══ Record excerpts ══
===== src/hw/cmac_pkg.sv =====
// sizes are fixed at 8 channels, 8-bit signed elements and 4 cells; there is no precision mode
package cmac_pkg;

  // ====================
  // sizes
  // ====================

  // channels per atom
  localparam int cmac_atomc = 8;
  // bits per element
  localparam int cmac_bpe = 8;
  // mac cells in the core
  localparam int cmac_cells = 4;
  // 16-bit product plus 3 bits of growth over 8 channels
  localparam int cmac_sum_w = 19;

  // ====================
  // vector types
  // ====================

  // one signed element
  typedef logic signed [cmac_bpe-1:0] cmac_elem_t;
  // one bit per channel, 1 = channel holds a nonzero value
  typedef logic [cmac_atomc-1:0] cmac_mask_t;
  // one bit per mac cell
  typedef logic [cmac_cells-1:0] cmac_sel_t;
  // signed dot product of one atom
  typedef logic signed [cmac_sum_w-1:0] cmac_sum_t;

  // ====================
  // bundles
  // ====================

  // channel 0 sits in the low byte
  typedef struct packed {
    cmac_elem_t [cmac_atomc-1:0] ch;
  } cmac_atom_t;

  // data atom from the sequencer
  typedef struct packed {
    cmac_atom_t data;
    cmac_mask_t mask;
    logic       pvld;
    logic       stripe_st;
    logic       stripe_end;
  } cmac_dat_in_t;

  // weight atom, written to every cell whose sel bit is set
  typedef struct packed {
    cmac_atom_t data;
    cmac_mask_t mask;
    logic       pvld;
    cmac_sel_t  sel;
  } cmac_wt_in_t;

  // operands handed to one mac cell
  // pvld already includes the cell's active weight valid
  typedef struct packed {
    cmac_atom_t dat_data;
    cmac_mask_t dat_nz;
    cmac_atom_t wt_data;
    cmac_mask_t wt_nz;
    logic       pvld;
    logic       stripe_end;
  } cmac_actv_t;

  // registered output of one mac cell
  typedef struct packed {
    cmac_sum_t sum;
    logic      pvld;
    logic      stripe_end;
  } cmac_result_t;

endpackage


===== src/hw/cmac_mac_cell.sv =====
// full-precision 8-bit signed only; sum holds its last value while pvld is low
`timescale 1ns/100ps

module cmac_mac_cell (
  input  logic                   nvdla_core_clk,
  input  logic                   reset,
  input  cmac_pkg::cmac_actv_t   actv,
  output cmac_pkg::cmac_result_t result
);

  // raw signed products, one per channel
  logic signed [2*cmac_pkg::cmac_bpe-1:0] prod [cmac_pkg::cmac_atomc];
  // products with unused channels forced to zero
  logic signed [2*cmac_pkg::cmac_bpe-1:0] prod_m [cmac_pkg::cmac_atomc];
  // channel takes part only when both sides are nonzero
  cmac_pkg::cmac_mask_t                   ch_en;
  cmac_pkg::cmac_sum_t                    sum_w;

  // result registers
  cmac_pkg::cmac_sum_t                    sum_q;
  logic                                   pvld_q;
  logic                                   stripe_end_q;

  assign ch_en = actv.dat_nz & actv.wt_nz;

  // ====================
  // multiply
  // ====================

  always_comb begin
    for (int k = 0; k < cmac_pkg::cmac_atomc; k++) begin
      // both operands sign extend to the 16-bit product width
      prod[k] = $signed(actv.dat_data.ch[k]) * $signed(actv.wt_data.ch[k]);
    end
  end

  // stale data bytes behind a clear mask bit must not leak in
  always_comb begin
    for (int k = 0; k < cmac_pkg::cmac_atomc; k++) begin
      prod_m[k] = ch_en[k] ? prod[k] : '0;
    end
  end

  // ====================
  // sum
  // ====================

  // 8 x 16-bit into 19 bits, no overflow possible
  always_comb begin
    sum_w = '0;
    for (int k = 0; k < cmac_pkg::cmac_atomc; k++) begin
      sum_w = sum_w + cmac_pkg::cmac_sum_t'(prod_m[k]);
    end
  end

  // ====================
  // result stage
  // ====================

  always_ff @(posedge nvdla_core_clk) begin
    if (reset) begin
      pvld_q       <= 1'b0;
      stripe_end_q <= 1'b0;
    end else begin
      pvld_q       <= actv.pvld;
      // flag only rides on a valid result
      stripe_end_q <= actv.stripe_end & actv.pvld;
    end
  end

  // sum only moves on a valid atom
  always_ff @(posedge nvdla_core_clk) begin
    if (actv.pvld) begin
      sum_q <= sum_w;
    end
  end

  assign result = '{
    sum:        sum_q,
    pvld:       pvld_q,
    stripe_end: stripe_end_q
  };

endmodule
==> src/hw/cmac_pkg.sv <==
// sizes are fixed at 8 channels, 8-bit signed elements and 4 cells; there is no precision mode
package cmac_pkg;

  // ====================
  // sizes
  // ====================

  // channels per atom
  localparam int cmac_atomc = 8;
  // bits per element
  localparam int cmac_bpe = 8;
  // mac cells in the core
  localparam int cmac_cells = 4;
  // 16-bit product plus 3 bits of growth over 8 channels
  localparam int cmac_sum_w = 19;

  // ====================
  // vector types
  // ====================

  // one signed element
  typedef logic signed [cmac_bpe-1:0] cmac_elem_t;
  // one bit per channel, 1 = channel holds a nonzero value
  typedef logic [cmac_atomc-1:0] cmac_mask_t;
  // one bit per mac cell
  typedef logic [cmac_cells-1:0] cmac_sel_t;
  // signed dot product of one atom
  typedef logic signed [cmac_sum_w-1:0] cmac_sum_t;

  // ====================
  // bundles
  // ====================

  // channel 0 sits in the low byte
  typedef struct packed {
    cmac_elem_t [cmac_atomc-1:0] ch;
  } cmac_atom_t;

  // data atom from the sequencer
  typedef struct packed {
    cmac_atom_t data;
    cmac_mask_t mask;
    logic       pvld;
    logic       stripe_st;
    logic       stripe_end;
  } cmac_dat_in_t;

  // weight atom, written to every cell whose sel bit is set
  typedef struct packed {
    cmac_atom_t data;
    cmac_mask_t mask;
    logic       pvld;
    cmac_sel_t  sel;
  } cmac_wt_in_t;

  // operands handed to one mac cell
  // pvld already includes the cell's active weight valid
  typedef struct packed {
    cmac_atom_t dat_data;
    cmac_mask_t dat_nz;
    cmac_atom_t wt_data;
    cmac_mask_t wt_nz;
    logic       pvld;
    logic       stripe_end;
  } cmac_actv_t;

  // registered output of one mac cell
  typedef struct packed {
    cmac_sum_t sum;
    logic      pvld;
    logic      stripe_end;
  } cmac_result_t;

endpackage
═══
Exercise objective: Return from the data every line that holds "only".

Your solution:
// full-precision 8-bit signed only; sum holds its last value while pvld is low
  // channel takes part only when both sides are nonzero
      // flag only rides on a valid result
  // sum only moves on a valid atom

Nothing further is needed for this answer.